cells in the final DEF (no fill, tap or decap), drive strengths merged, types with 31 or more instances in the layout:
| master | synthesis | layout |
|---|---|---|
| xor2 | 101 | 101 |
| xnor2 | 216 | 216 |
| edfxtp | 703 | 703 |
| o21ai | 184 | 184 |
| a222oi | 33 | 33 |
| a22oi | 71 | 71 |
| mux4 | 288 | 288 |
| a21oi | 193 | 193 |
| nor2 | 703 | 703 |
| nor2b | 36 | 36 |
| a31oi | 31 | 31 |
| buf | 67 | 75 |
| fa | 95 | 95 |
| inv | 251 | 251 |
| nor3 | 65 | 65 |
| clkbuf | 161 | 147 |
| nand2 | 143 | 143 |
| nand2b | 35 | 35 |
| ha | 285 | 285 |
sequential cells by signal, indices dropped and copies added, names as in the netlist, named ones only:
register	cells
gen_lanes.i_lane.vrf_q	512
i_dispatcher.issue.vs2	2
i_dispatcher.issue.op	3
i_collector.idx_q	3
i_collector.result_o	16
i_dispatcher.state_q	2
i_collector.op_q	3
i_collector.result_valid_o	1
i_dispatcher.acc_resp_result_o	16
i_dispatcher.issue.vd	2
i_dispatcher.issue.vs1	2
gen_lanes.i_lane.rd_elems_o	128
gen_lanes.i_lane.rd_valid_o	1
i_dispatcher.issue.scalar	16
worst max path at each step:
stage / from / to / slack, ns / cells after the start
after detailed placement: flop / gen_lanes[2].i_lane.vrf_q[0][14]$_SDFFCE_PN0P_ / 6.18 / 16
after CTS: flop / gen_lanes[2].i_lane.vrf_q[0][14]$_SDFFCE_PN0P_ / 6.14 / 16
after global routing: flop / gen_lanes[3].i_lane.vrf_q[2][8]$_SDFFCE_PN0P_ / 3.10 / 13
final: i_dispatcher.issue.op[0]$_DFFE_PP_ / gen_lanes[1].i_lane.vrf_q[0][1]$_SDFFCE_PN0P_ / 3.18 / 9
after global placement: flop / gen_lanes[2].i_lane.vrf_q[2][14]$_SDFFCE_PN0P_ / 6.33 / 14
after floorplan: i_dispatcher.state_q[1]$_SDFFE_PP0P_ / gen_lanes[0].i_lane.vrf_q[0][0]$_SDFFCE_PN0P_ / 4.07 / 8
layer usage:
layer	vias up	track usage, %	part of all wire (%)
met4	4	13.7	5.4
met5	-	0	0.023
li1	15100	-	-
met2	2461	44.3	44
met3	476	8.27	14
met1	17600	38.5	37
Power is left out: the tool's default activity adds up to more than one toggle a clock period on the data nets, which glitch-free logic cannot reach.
`src/common/dma_init_defines.svh`:
```
`ifndef DMA_INIT_DEFINES_SVH
`define DMA_INIT_DEFINES_SVH

// Bus and AXI widths
`define DATA_W     32
`define ADDR_W     32
`define NUM_REGS   32
`define REG_IDX_W  5
`define BUF_IDX_W  5
`define NUM_CMDS   3'd6

// Register indices
// MSB of the CE vector selects index 0
`define REG_LEN      5'd0
`define REG_BUF      5'd1
`define REG_FRAMES   5'd2
`define REG_CMD_IDX  5'd3

// Frame window for each buffer, 4 MiB
`define WINDOW_BYTES 32'h0040_0000

// DMA register map
`define DMA_CTRL_ADDR 32'h7900_000C
`define DMA_CFG0_ADDR 32'h4040_0030
`define DMA_CFG1_ADDR 32'h4040_0034
`define DMA_DEST_ADDR 32'h4040_0048
`define DMA_LEN_ADDR  32'h4040_0058

// Command data
`define DMA_CFG0_DATA 32'h0000_1001
`define DMA_CFG1_DATA 32'h0000_1000
`define DMA_LEN_DATA  32'hFFFF_FFFF
`define DMA_START_BIT 32'h0001_0000

`endif

```
`src/common/dma_init_pkg.sv`:
```
`include "dma_init_defines.svh"

package dma_init_pkg;

  typedef logic [`DATA_W-1:0]    data_t;
  typedef logic [`ADDR_W-1:0]    addr_t;
  typedef logic [`REG_IDX_W-1:0] reg_idx_t;
  typedef logic [`BUF_IDX_W-1:0] buf_idx_t;
  typedef logic [2:0]            cmd_idx_t;

  // Processor request after the first register stage
  typedef struct packed {
    logic     sel;
    logic     rwn;
    reg_idx_t idx;
    data_t    wdata;
  } up_req_t;

  // One AXI4-Lite write
  typedef struct packed {
    addr_t addr;
    data_t data;
  } axil_wr_cmd_t;

  typedef enum logic [1:0] {
    SEQ_IDLE,
    SEQ_ISSUE,
    SEQ_WAIT,
    SEQ_DONE
  } seq_state_t;

  typedef enum logic [1:0] {
    WR_IDLE,
    WR_ADDR_DATA,
    WR_RESP
  } wr_state_t;

endpackage

```
`src/hw/reg_bank/up_reg_bank.sv`:
```
`timescale 1ns/1ns
`include "dma_init_defines.svh"

module up_reg_bank (
  input  logic                    M_AXI_ACLK,
  input  logic                    M_AXI_ARESETN,
  input  dma_init_pkg::data_t     bus2ip_data,
  input  logic [`NUM_REGS-1:0]    bus2ip_rdce,
  input  logic [`NUM_REGS-1:0]    bus2ip_wrce,
  output dma_init_pkg::data_t     ip2bus_data,
  output logic                    ip2bus_rdack,
  output logic                    ip2bus_wrack,
  output dma_init_pkg::data_t     frame_len,
  input  dma_init_pkg::buf_idx_t  buf_sel,
  output dma_init_pkg::data_t     buf_table_rd,
  input  dma_init_pkg::data_t     cur_base,
  input  dma_init_pkg::data_t     frame_cnt,
  input  dma_init_pkg::cmd_idx_t  cmd_idx
);

  import dma_init_pkg::*;

  localparam int BUF_DEPTH = 2 ** `BUF_IDX_W;

  logic [`NUM_REGS-1:0] rwce;
  reg_idx_t             ce_idx;
  up_req_t              req;
  logic                 sel_d;
  logic                 sel_2d;
  logic                 ack;
  logic                 wr_en;
  data_t                rdata;
  data_t                buf_table [BUF_DEPTH];
  logic [BUF_DEPTH-1:0] buf_vld;
  buf_idx_t             wr_ptr;

  ////////////////////////////////////////////////////////////
  // Request capture and acknowledge
  ////////////////////////////////////////////////////////////

  assign rwce = bus2ip_rdce | bus2ip_wrce;

  // One-hot CE to register index
  always_comb
  begin
    ce_idx = '0;
    for (int i = 0; i < `NUM_REGS; i++)
    begin
      if (rwce[i])
        ce_idx = reg_idx_t'(`NUM_REGS - 1 - i);
    end
  end

  // Ack on the rising edge of the delayed select
  assign ack   = sel_d & ~sel_2d;
  // Only the first cycle of a held write
  assign wr_en = req.sel & ~req.rwn & ~sel_d;

  always_ff @(posedge M_AXI_ACLK)
  begin
    if (!M_AXI_ARESETN)
    begin
      req          <= '0;
      sel_d        <= 1'b0;
      sel_2d       <= 1'b0;
      ip2bus_rdack <= 1'b0;
      ip2bus_wrack <= 1'b0;
    end
    else
    begin
      req.sel      <= |rwce;
      req.rwn      <= |bus2ip_rdce;
      req.idx      <= ce_idx;
      req.wdata    <= bus2ip_data;
      sel_d        <= req.sel;
      sel_2d       <= sel_d;
      ip2bus_rdack <= ack & req.rwn;
      ip2bus_wrack <= ack & ~req.rwn;
    end
  end

  ////////////////////////////////////////////////////////////
  // Length register and buffer table
  ////////////////////////////////////////////////////////////

  always_ff @(posedge M_AXI_ACLK)
  begin
    if (!M_AXI_ARESETN)
    begin
      frame_len <= '0;
      wr_ptr    <= '0;
      buf_vld   <= '0;
    end
    else if (wr_en)
    begin
      if (req.idx == `REG_LEN)
        frame_len <= req.wdata;
      if (req.idx == `REG_BUF)
      begin
        buf_vld[wr_ptr] <= 1'b1;
        wr_ptr          <= wr_ptr + 1'b1;
      end
    end
  end

  always_ff @(posedge M_AXI_ACLK)
  begin
    if (wr_en && (req.idx == `REG_BUF))
      buf_table[wr_ptr] <= req.wdata;
  end

  // Unwritten entries read as zero so the sequencer stays idle
  assign buf_table_rd = buf_vld[buf_sel] ? buf_table[buf_sel] : '0;

  // Read-back mux, then the output stage that lines up with the ack
  always_ff @(posedge M_AXI_ACLK)
  begin
    case (req.idx)
      `REG_LEN:     rdata <= frame_len;
      `REG_BUF:     rdata <= cur_base;
      `REG_FRAMES:  rdata <= frame_cnt;
      `REG_CMD_IDX: rdata <= data_t'(cmd_idx);
      default:      rdata <= '0;
    endcase
    ip2bus_data <= rdata;
  end

endmodule

```
`config.mk`:
```
export PLATFORM = sky130hd
export DESIGN_NAME = up_reg_bank
export DESIGN_NICKNAME = d
export VERILOG_FILES = /design/src/common/dma_init_pkg.sv /design/src/hw/reg_bank/up_reg_bank.sv
export VERILOG_INCLUDE_DIRS = /design/src /design/src/common
export SDC_FILE = /design/constraint.sdc
export NUM_CORES = 1
export LEC_CHECK = 0
export BUFFER_PORTS_ARGS = -buffer_cell sky130_fd_sc_hd__buf_4
export CAP_MARGIN = 20
export CORE_MARGIN = 1
export CORE_UTILIZATION = 40
export DETAILED_ROUTE_END_ITERATION = 7
export REMOVE_ABC_BUFFERS = 1
export SYNTH_ARGS = -nofsm -noshare
export SYNTH_HDL_FRONTEND = slang
export SYNTH_SLANG_ARGS = --single-unit
export TNS_END_PERCENT = 100
```
`constraint.sdc`:
```
create_clock -name M_AXI_ACLK -period 3.6 [get_ports M_AXI_ACLK]
set_input_delay 0.36 -clock M_AXI_ACLK [delete_from_list [all_inputs] [get_ports M_AXI_ACLK]]
set_output_delay 0.36 -clock M_AXI_ACLK [all_outputs]
set_load 0.01 [all_outputs]
```
## Word-level counts from Yosys, hierarchy flattened

Memories as Yosys holds them, arrays and structs flattened.
Index checks and enable logic that the tools add are counted.

| cells by class | value |
|---|---|
| add/subtract/negate cells | 1 |
| equality and inequality tests | 3 |
| reduce and logical (&&, ||, !) cells | 12 |
| bitwise operators | 11 |
| order comparisons | 3 |
| multiplexer cells | 39 |

Operators with widths:

| operator | number |
|---|---|
| one-hot mux 32 bit (4 select lines) | 1 |
| 2-to-1 mux 5 bit | 16 |
| bitwise OR 32 bit | 2 |
| OR reduction 32 bit | 2 |
| 2-to-1 mux 32 bit | 1 |
| 2-to-1 mux 4 bit | 8 |
| OR reduction 17 bit | 1 |
| < comparator 5 x 6 -> 1 bit, second input constant | 2 |
| 2-to-1 mux 3 bit | 4 |
| equality test 5 x 2 -> 1 bit, second input constant | 2 |
| OR reduction 9 bit | 1 |
| adder 5 x 1 -> 5 bit, second input constant | 1 |
| AND 1 bit | 5 |
| binary-select mux 1 bit (select 5 bit) | 1 |
| demux 1 bit (select 5 bit) | 1 |
| equality test 5 x 1 -> 1 bit, second input constant | 1 |
| >= comparator 5 x 1 -> 1 bit, second input constant | 1 |
| zero test 5 bit | 1 |
| 2-to-1 mux 1 bit | 5 |
| OR reduction 5 bit | 1 |
| 2-to-1 mux 2 bit | 2 |
| NOT 1 bit | 4 |
| AND reduction 2 bit | 2 |
| OR reduction 3 bit | 1 |
| other kinds (2) | 3 |

| storage, ports and cells | value |
|---|---|
| input bits | 170 |
| word-level logic and storage cells | 87 |
| flip-flop bits (word level) | 176 |
| RAM bits | 1024 |
| output and inout bits | 98 |
| memories kept | 1 |

Memories:

| name | depth | width | rd ports | clocked after Yosys merged registers in | write ports | RTL line | RTL |
|---|---|---|---|---|---|---|---|
| buf_table | 32 | 32 | 1 | 0 | 1 | up_reg_bank.sv:33 | `data_t buf_table [BUF_DEPTH];` |

## Longest topological paths before layout

Gate-level depths: netlist (run 1).

| logic depth | value |
|---|---|
| word-level depth | 32 |
| depth in mapped cells | 9 |
| mapped depth without buffers | 5 |

## Least setup slack after synthesis (run 1)

OpenSTA, ideal clock, no wires.

| timing path | value |
|---|---|
| kind | reg-to-reg |
| from | register req[33] (netlist bit) |
| to | memory buf_table[29][0] (netlist bit), enable pin |
| path buffers | 1 |
| stages on the path, launching flop included | 6 |
| data arrival time | 3103 ps |
| period minus slack after synthesis | 3526 ps |
| slack | 74 ps |
| setup time | 423 ps |
| path through | dfxtp_1 > or4_1 > buf_2 > nor4b_4 > nand2_1 > nor2_1 |

| between the ends | value |
|---|---|
| word-level cells in the longest chain between the ends | 4 |

Ends and longest elaborated chain:

| item | RTL line | RTL |
|---|---|---|
| from (decl) | up_reg_bank.sv:27 | `up_req_t req;` |
| equality test 5 x 1 -> 1 bit | - |  |
| logical AND 1 bit | up_reg_bank.sv:108 | `` if (wr_en && (req.idx == `REG_BUF)) `` |
| 2-to-1 mux 1 bit | up_reg_bank.sv:108 |  |
| 2-to-1 mux 1 bit (implied by the code) | up_reg_bank.sv:109 | `buf_table[wr_ptr] <= req.wdata;` |
| to (decl) | up_reg_bank.sv:33 |  |

Every way passes these cells.

## Worst setup path after layout (run 1)

| timing path | value |
|---|---|
| from | register buf_vld[14] |
| to | output buf_table_rd[23] |

| between the ends | value |
|---|---|
| word-level cells in the longest chain between the ends | 3 |

Ends and longest elaborated chain:

| item | RTL line | RTL |
|---|---|---|
| from (decl) | up_reg_bank.sv:34 | `logic [BUF_DEPTH-1:0] buf_vld;` |
| from (signal assigned) | up_reg_bank.sv:92 | `buf_vld <= '0;` |
| from (signal, indexed assignment) | up_reg_bank.sv:100 | `buf_vld[wr_ptr] <= 1'b1;` |
| binary-select mux 1 bit (select 5 bit) | up_reg_bank.sv:113 | `assign buf_table_rd = buf_vld[buf_sel] ? buf_table[buf_sel] : '0;` |
| 2-to-1 mux 1 bit (implied by the code) | up_reg_bank.sv:113 |  |
| 2-to-1 mux 32 bit | up_reg_bank.sv:113 |  |
| to (decl) | up_reg_bank.sv:15 | `output dma_init_pkg::data_t buf_table_rd,` |

Every way passes these cells. The select of a mux whose other input is x is not followed.

==> results of run 1 <==
[cell type report]
type / instances / area, um^2 / area share [%]
sequential: 1200 / 34300 / 61.9
inverter: 4 / 15.0 / 0.0271
clock buffer: 161 / 3310 / 5.97
clock inverter: 64 / 556 / 1.00
multi-input combinational: 946 / 10400 / 18.7
tap: 1488 / 1860 / 3.36
timing repair buffer: 525 / 5020 / 9.07
[layout by cell type, fill, tap and decap left out, types with 4 or more instances in the layout]
cell type and n:
o21a_1 33, buf_4 364, buf_16 19, clkbuf_8 13, a31oi_1 35, o211a_1 32, a21boi_0 24, xnor2_1 4
o21ai_0 9, mux2i_1 79, buf_8 5, buf_12 32, inv_1 6, clkinv_2 23, dlygate4sd3_1 105, inv_6 6
ha_1 4, nand3_1 5, mux4_2 228, nor4_1 18, a21oi_1 31, nor2_1 24, dfxtp_1 175, edfxtp_1 1024
a21boi_1 9, a22oi_1 100, nand4_1 4, bufinv_16 9, nor3_1 6, and2_1 37, or4_1 10, clkinv_1 19
nor2_4 34, a221oi_1 61, clkbuf_16 121, nand2_1 109, clkbuf_1 27
[layer usage]
metal | part of all wire (%) | routed length (um) | GRT usage, % | vias up
met2 | 49 | 58100 | 34.9 | 954
met5 | 0 | 0 | 0 | -
met4 | 2.4 | 2830 | 5.46 | 0
met3 | 6.9 | 8170 | 4.12 | 196
li1 | - | - | - | 10500
met1 | 41 | 48800 | 27.5 | 12800
[critical path: cells and delay by family (launching register included)]
family | cells | cell delay (ns)
buf+inv | 3 | 0.67
simple gates | 1 | 0.32
compound gates | 2 | 0.38
flops | 1 | 0.31
mux | 1 | 0.47
[flip-flops by register name, indices dropped and copies added, names as in the netlist]
register	cells
rdata	32
buf_table	1024
frame_len	32
sel_2d	1
sel_d	1
req	39
ip2bus_data	32
ip2bus_rdack	1
ip2bus_wrack	1
buf_vld	32
wr_ptr	5
[through the flow]
stage,cells,TNS (ns)
2_1_floorplan,2150,-580.28
3_3_place_gp,4036,0
3_5_place_dp,4036,0
4_1_cts,4366,0
5_1_grt,4388,0
6_report,4388,0
[path summary, 6_finish.rpt]
check | startpoint | to | slack, ns
min reg2reg | rdata[22]$_DFF_P_ | ip2bus_data[22]$_DFF_P_ | 0.32
max | buf_vld[14]$_SDFFE_PN0P_ | buf_table_rd[23] | 0.37
max reg2reg | req[33]$_SDFF_PP0_ | buf_table[26][29]$_DFFE_PP_ | 0.55
min | bus2ip_rdce[31] | req[34]$_SDFF_PP0_ | 0.06
[kinds of logic after synthesis]
kind of cell / count (synthesis)
XOR/XNOR: 4
AND/OR/NAND/NOR: 280
AO/OA/AOI/OAI: 351
adder cells (fa/ha/maj): 4
flip-flops: 1200
buffers and inverters: 142
multiplexers: 307
[power by group through the flow]
stage / Clock [mW] / Combinational [mW] / Sequential (mW)
after floorplan: 0 / 0.487 / 15.6
after global placement: 0 / 1.23 / 15.6
after detailed placement: 0 / 1.24 / 15.7
after CTS: 12.4 / 1.34 / 15.4
after global routing: 12.9 / 1.59 / 15.3
final: 12.2 / 1.49 / 15.3
==> reports/results.ini, run 1 <==
[outcome]
status=finished, final reports clean

[yosys]
yosysTopAreaCellShare_pct=68.5
async_flop_share_pct=0
yosys.area_share.simple_pct=3.07
yosysWarnings=0
synth_seq_cells=1200
postSynthCellCount=2288
yosys.area.top_type=edfxtp_1
synth.most_common_cell=edfxtp_1
ys_top_cells_by_count=edfxtp_1 (1024), mux4_2 (228), dfxtp_1 (176)
synthDistinctLibCells=53
synth_edf_count=1024
synth_area_um2=44900
synth_fa_ha_area_share_pct=0.111
ys.flop_type=edfxtp_1
ys_seq_area_share_pct=76.3
synth_area_per_cell_um2=19.6
synth_area_leaders=edfxtp_1 (68%), mux4_2 (11%), dfxtp_1 (7.8%)
synth_top_family_by_area=multiplexers
synth_mux_area_share_pct=13.2
synth-xor-area-share_pct=0.0780
synth_compound_area_share_pct=5.92

[sta]
worst_pin_slew_ns=1.12
skew_ns=0.0260
rsz0062_at_grt=no
slew_viol_final=0
min_period_ns=3.23
period_share_pct=89.8
relSlewSlack_pct=25.1
worst_slack_ns=0.367
hold_viol_final=0
setup_violations=0
fmax_ghz=0.309
hold_ws_ns=0.0572

[die]
die_x_um=337
die_area_um2=114000
row_count=122
die_h_um=337
io_pins=268
core-area_um2=111000
start_util_pct=40.5

[power]
p_per_area_nw_per_um2=522
leakagePower_nw=18.1
intPower_mw=22.9
p_sw_share_pct=20.7
combPwrFrac_pct=5.2
vdd_drop_max_v=0.000440
pwr-share-clk_pct=42.1
netSwitchingPower_mw=5.99
power_mw=28.9
pwr-share-seq_pct=52.8

[placement]
numPortBuffers=267
dpl_cell_area_um2=49900
hpwl_um=70700
gp_congestion=0.865
place_ws_ns=0.440

[clocking]
cts.reportedPaths.clkPinSlew_ns=0.06
cts.sinks=1200
cts_hold_buffers=105
clockRootBuffer=clkbuf_16
htree_levels=3
cts_inserted_buffers=118
insertion_delay_ns=0.70
postCtsSetupRepairBufs=0
cts_tree=built
cts.path.max_buffers=3
cts-resized-gates=0

[finish]
nFillCells=9017
final_nets=2969
area_growth_pct=23.3
design_area_um2=55400
layout-drive-gt1-share_pct=30.3
num_antenna_cells=0
utilization_pct=49.9

[critical_path]
path_class=reg2out
cpMostUsedCell=buf_4
critPathRequiredTime_ns=3.24
cp-start-kind=flip-flop
cp_max_fo=15
crit_chain=mux4_2 > a22o_1 > nor4_4 > buf_4 > a31oi_1 > buf_4 > buf_4
endpoint_kind=output pin
cpPeakStageDelay_ns=0.47
reg2reg_depth=6
slowest_stage=mux4_2
arrival_ns=2.87

[hold_path]
hold_path.class=in2reg
holdPathStages=4

[global_routing]
grt_max_degree=56
grt_pass1_vias=25200
antenna_found_initial=1
track_usage_pct=20.7
grt_pass1_wl_um=170000
overflow=0

[routing]
drcViolationCount=0
via_per_inst=5.57
num_vias=24400
wirelength_um=118000
drt-initial-drc-count=2335
dr.pass1.iters=6
post_drt_wl_per_cell_um=26.9
ant_nets=0

[run]
drv_cap=0

(Power assumes the default switching activity.)
==> run 2, diff against run 1 <==
CORE_UTILIZATION = 45   (was 40)
PLACE_DENSITY_LB_ADDON = 0.3   (was not set)
==> reports/results.ini, run 2 (synthesized netlist as in run 1, its figures left out) <==
[finish]
final_common_cell=edfxtp_1  ; unchanged
fin_cells=4168  ; was 4388
largest_register_ffs=1024  ; unchanged
final_nets=2954  ; was 2969
layout-drive-gt1-share_pct=30.2  ; was 30.3%
design_area_um2=55000  ; was 55400 um^2
most-common-layout-cells=edfxtp_1 (1024), buf_4 (364), mux4_2 (228), dfxtp_1 (175), clkbuf_16 (118)  ; was edfxtp_1 (1024), buf_4 (364), mux4_2 (228), dfxtp_1 (175), clkbuf_16 (121)
area_growth_pct=22.4  ; was 23.3%
largest_register=buf_table  ; unchanged
top_regs=buf_table (1024), req (39)  ; unchanged
num_antenna_cells=0  ; unchanged

[clocking]
cts.sinks=1200  ; unchanged
insertion_delay_ns=0.70  ; about the same
cts-resized-gates=0  ; unchanged
cts.path.max_buffers=3  ; unchanged
htree_levels=3  ; unchanged
postCtsSetupRepairBufs=0  ; unchanged
clockRootBuffer=clkbuf_16  ; unchanged
cts_tree=built  ; unchanged
cts.reportedPaths.clkPinSlew_ns=0.06  ; about the same
cts_inserted_buffers=116  ; was 118

[placement]
place_inst=3822  ; was 4036
hpwl_um=67400  ; was 70700 um
numPortBuffers=267  ; unchanged
dpl_cell_area_um2=49400  ; was 49900 um^2
gp_congestion=0.884  ; was 0.865

[routing]
num_vias=24500  ; was 24400
drt-initial-drc-count=2507  ; was 2335
wirelength_um=115000  ; was 118000 um
post_drt_wl_per_cell_um=27.7  ; was 26.9 um
ant_nets=0  ; unchanged
via_per_inst=5.87  ; was 5.57
dr.pass1.iters=5  ; was 6
drcViolationCount=0  ; unchanged

[sta]
relSlewSlack_pct=25.0  ; was 25.1%
hold_viol_final=0  ; unchanged
fmax_ghz=0.298  ; was 0.309 GHz
worst_pin_slew_ns=1.12  ; about the same
slew_viol_final=0  ; unchanged
period_share_pct=93.1  ; was 89.8%
rsz0062_at_grt=no  ; unchanged
skew_ns=0.0232  ; was 0.0260 ns
hold_ws_ns=0.0429  ; was 0.0572 ns
min_period_ns=3.35  ; was 3.23 ns
setup_violations=0  ; unchanged

[critical_path]
cpMostUsedCell=buf_4  ; unchanged
slowest_stage=buf_4  ; was mux4_2
path_class=reg2out  ; unchanged
endpoint_kind=output pin  ; unchanged
critPathRequiredTime_ns=3.24  ; about the same
cpPeakStageDelay_ns=0.49  ; was 0.47 ns
crit_chain=mux4_2 > a22o_1 > nor4_4 > buf_4 > a31oi_1 > buf_4  ; was mux4_2 > a22o_1 > nor4_4 > buf_4 > a31oi_1 > buf_4 > buf_4
critPathTopFamily=buffers and inverters  ; unchanged
cp_max_fo=23  ; was 15
cp-start-kind=flip-flop  ; unchanged
arrival_ns=2.99  ; was 2.87 ns
crit_buf_inv=2  ; was 3

[global_routing]
overflow=0  ; unchanged
grt_pass1_wl_um=167000  ; was 170000 um
grt_max_degree=64  ; was 56
grt_pass1_vias=25200  ; about the same
track_usage_pct=22.7  ; was 20.7%
antenna_found_initial=5  ; was 1

[die]
row_count=115  ; was 122
core-area_um2=98600  ; was 111000 um^2
die_x_um=318  ; was 337 um
start_util_pct=45.6  ; was 40.5%
io_pins=268  ; unchanged
die_area_um2=101000  ; was 114000 um^2
die_h_um=318  ; was 337 um

[power]
leakagePower_nw=18.0  ; was 18.1 nW
p_per_area_nw_per_um2=530  ; was 522 nW/um^2
vdd_drop_max_v=0.000416  ; was 0.000440 V
power_mw=29.1  ; was 28.9 mW

[hold_path]
hold_path.class=in2reg  ; unchanged

[outcome]
status=finished, final reports clean  ; unchanged

[run]
drv_cap=0  ; unchanged

-- run 2: changes by cell type in the layout (fill, tap and decap cells not counted), moves of 3 or more --
cell / before / now
buf_12: 32 / 18
clkbuf_2: 0 / 6
buf_16: 19 / 23
clkinvlp_4: 2 / 5
clkinv_2: 23 / 18
dlygate4sd3_1: 105 / 101
inv_6: 6 / 3
clkbuf_1: 27 / 23
clkbuf_16: 121 / 118
bufinv_16: 9 / 14
-- run 2: final cells by class --
type	count	area [um^2]
Sequential cell	1200	34300
Inverter	4	15.0
Tap cell	1287	1610
Timing Repair Buffer	512	4830
Fill cell	7299	43600
Multi-Input combinational cell	946	10400
Clock buffer	160	3240
Clock inverter	59	677
-- run 2: per-layer routing --
layer,GRT usage (%),vias up,part of all wire [%]
met5,0,-,0.0069
met4,7.16,2,2.9
met3,4.81,198,7.9
met2,36.8,1092,49
met1,30.7,12700,41
li1,-,10500,-
-- run 2: where the power goes --
part / total (mW) / switching (mW) / leakage [nW] / internal [mW]
Sequential: 15.2 / 0.0995 / 10.1 / 15.1
Combinational: 1.50 / 0.768 / 5.99 / 0.729
Clock: 12.4 / 5.12 / 1.92 / 7.28
-- run 2: worst reg2reg max path, delay by kind of cell, from the launching register on --
kind          cells  cell delay [ns]
flops             1             0.33
buf+inv           1             0.31
simple gates      4             2.20
-- run 2: worst paths after layout --
path                           start                    endpoint  slack (ns)  cells after the start
max          buf_vld[6]$_SDFFE_PN0P_             buf_table_rd[0]        0.25                      6
min                      cur_base[2]            rdata[2]$_DFF_P_        0.04                      3
max reg2reg       req[33]$_SDFF_PP0_  buf_table[11][4]$_DFFE_PP_        0.47                      5
min reg2reg        rdata[27]$_DFF_P_     ip2bus_data[27]$_DFF_P_        0.31                      0
-- run 2: through the flow --
step | setup WS [ns] | util, % | TNS (ns)
2_1_floorplan | -1.60 | - | -580.28
6_report | 0.249 | 55.8 | 0
3_5_place_dp | 0.456 | 50.1 | 0
3_3_place_gp | 0.519 | 50.1 | 0
4_1_cts | 0.234 | 55.1 | 0
5_1_grt | 0.194 | 55.8 | 0
-- run 2: repair_timing --
item | CTS | global route
hold buffers | 101 | 0
endpoints found under the hold margin | 66 | 0
endpoints found under the setup margin | 0 | 0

#####

Exercise prompt
Whenever a line of the records holds the string "widths", pick it out and copy it.

Output below
// Bus and AXI widths
Operators with widths:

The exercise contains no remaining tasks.